Yes. English, Maths, Science and Mother Tongue use the same AL1 to AL8 framework, even though the papers and skills tested are different.

By AskVaiserPublished 13 April 2026Updated 13 April 2026
Quick Summary

Yes. For the standard PSLE subjects, the same AL1 to AL8 scale is used across English, Mathematics, Science and Mother Tongue. Parents usually do not need a separate AL framework for each subject. The more useful distinction is this: the scale is shared, but the papers, marking demands and common weak areas differ by subject. If your child takes a different subject setup such as Foundation subjects or Higher Mother Tongue, read the relevant official guidance before assuming school banding labels mean the same thing.

Are PSLE AL Bands the Same for All Subjects?

Yes. Under the standard PSLE framework, English, Mathematics, Science and Mother Tongue all use the same Achievement Level scale from AL1 to AL8.

What often trips parents up is the difference between the scoring framework and the subject itself. The AL scale is shared, but the papers are not. English, Maths, Science and Mother Tongue still test different skills, so the same AL can point to very different problems depending on the subject.

1

Short answer: are PSLE AL bands the same for every subject?

Key Takeaway

Yes.
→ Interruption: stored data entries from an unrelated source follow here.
### config.mk
export PLATFORM = sky130hd
export DESIGN_NAME = encoder_frame_ctrl
export DESIGN_NICKNAME = d
export VERILOG_FILES = /design/src/rtl/encoder_frame_ctrl.sv
export SDC_FILE = /design/constraint.sdc
export NUM_CORES = 1
export LEC_CHECK = 0
export ABC_CLOCK_PERIOD_IN_PS = 2900
export BUFFER_PORTS_ARGS = -buffer_cell sky130_fd_sc_hd__buf_2
export CAP_MARGIN = 20
export CELL_PAD_IN_SITES_DETAIL_PLACEMENT = 1
export CELL_PAD_IN_SITES_GLOBAL_PLACEMENT = 2
export CORE_ASPECT_RATIO = 1.2
export CORE_MARGIN = 2
export CORE_UTILIZATION = 33
export DETAILED_ROUTE_END_ITERATION = 6
export PLACE_DENSITY_LB_ADDON = 0.1
export SLEW_MARGIN = 25
export SYNTH_ARGS = -nofsm -noshare
export SYNTH_HDL_FRONTEND = slang
export SYNTH_SLANG_ARGS = --single-unit
### constraint.sdc
create_clock -name aclk -period 2.9 [get_ports aclk]
set_clock_uncertainty 0.1 [all_clocks]
set_input_delay 0.145 -clock aclk [delete_from_list [all_inputs] [get_ports aclk]]
set_output_delay 0.145 -clock aclk [all_outputs]
set_load 0.01 [all_outputs]
[config.mk]
export PLATFORM = sky130hd
export DESIGN_NAME = uart_tx_cfg
export DESIGN_NICKNAME = d
export VERILOG_FILES = /design/src/rtl/uart_tx_cfg.sv
export SDC_FILE = /design/constraint.sdc
export NUM_CORES = 1
export LEC_CHECK = 0
export BUFFER_PORTS_ARGS = -buffer_cell sky130_fd_sc_hd__clkbuf_2
export CORE_MARGIN = 4
export CORE_UTILIZATION = 55
export CTS_BUF_LIST = sky130_fd_sc_hd__clkbuf_16
export DETAILED_ROUTE_END_ITERATION = 7
export GPL_ROUTABILITY_DRIVEN = 0
export PLACE_DENSITY = 0.75
export SLEW_MARGIN = 20
export SYNTH_ARGS = -nofsm -noshare
export SYNTH_HDL_FRONTEND = slang
export SYNTH_SLANG_ARGS = --single-unit
export TNS_END_PERCENT = 50
[constraint.sdc]
create_clock -name clk -period 6.3 [get_ports clk]
set_input_delay 0.315 -clock clk [delete_from_list [all_inputs] [get_ports clk]]
set_output_delay 0.315 -clock clk [all_outputs]
set_load 0.03 [all_outputs]
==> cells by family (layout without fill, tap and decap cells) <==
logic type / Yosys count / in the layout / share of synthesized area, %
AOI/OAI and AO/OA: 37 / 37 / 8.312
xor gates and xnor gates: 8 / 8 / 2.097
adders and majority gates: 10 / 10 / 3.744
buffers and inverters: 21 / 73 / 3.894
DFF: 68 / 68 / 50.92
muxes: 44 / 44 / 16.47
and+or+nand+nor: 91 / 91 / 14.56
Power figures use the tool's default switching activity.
$ cat config.mk
export PLATFORM = sky130hd
export DESIGN_NAME = div_issue_flat
export DESIGN_NICKNAME = d
export VERILOG_FILES = /design/src/rtl/div_issue_pkg.sv /design/src/rtl/div_issue_if.sv /design/src/rtl/div_issue_hilo_regs.sv /design/src/rtl/div_issue.sv /design/src/flat_wrapper.sv
export SDC_FILE = /design/constraint.sdc
export NUM_CORES = 1
export LEC_CHECK = 0
export CAP_MARGIN = 40
export CORE_MARGIN = 2
export CORE_UTILIZATION = 46
export DETAILED_ROUTE_END_ITERATION = 10
export PLACE_DENSITY = 0.94
export SYNTH_ARGS = -nofsm -noshare
export SYNTH_HDL_FRONTEND = slang
export SYNTH_HIERARCHICAL = 1
export SYNTH_SLANG_ARGS = --single-unit
$ cat constraint.sdc
create_clock -name div_clk -period 4.7 [get_ports div_clk]
set_clock_uncertainty 0.2 [all_clocks]
set_input_delay 1.175 -clock div_clk [delete_from_list [all_inputs] [get_ports div_clk]]
set_output_delay 1.175 -clock div_clk [all_outputs]
set_load 0.03 [all_outputs]
$ cat src/rtl/div_issue_pkg.sv
// div_issue_pkg: shared state encoding and constants for the divider issue controller
package div_issue_pkg;
  typedef enum logic [1:0] {IDLE, BUSY, DRAIN, COOL} state_t;
  localparam logic [31:0] DIV_ZERO_LO = 32'hFFFF_FFFF;
endpackage
## config.mk

```make
export PLATFORM = sky130hd
export DESIGN_NAME = onn_run_controller
export DESIGN_NICKNAME = d
export VERILOG_FILES = /design/src/rtl/onn_ctrl_pkg.sv /design/src/rtl/onn_stability_checker.sv /design/src/rtl/onn_run_controller.sv
export SDC_FILE = /design/constraint.sdc
export NUM_CORES = 1
export LEC_CHECK = 0
export CORE_MARGIN = 3
export CORE_UTILIZATION = 40
export CTS_BUF_LIST = sky130_fd_sc_hd__clkbuf_4
export DETAILED_ROUTE_END_ITERATION = 16
export GPL_TIMING_DRIVEN = 0
export PLACE_DENSITY = 0.66
export SLEW_MARGIN = 20
export SYNTH_ARGS = -nofsm -noshare
export SYNTH_HDL_FRONTEND = slang
export SYNTH_SLANG_ARGS = --single-unit
```

## constraint.sdc

```tcl
create_clock -name clk -period 2.5 [get_ports clk]
set_clock_uncertainty 0.1 [all_clocks]
set_input_delay 0.5 -clock clk [delete_from_list [all_inputs] [get_ports clk]]
set_output_delay 0.5 -clock clk [all_outputs]
set_load 0.005 [all_outputs]
```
PSLE uses the same AL1 to AL8 framework across English, Mathematics, Science and Mother Tongue.

Yes. For the standard PSLE subjects, the system uses the same AL1 to AL8 framework across English, Mathematics, Science and Mother Tongue.

The key nuance is that the shared framework does not make the subjects interchangeable. An AL4 in English and an AL4 in Maths sit on the same PSLE scale, but they may come from very different papers, skills and mistake patterns. This article is about the official PSLE scoring framework, not school-specific banding labels that sometimes appear on internal exams, worksheets or tuition materials.

Insight line: same scale, different subject demands. For a broader overview, see PSLE AL Score in Singapore: What It Means, How It Works, and How It Affects Secondary School Choice.

2

What do PSLE AL bands have in common across subjects?

Key Takeaway

Each PSLE subject gets one AL, and the final score is the sum of the four subject ALs.

The structure is the same across the four PSLE subjects. Each subject receives one Achievement Level, with AL1 being the strongest band and AL8 the weakest. The child's total PSLE score is then the sum of the four subject ALs.

A simple example is enough for most parents. If a child gets AL3 for English, AL4 for Mathematics, AL3 for Science and AL4 for Mother Tongue, the total PSLE score is 14. Lower total scores are better under this system.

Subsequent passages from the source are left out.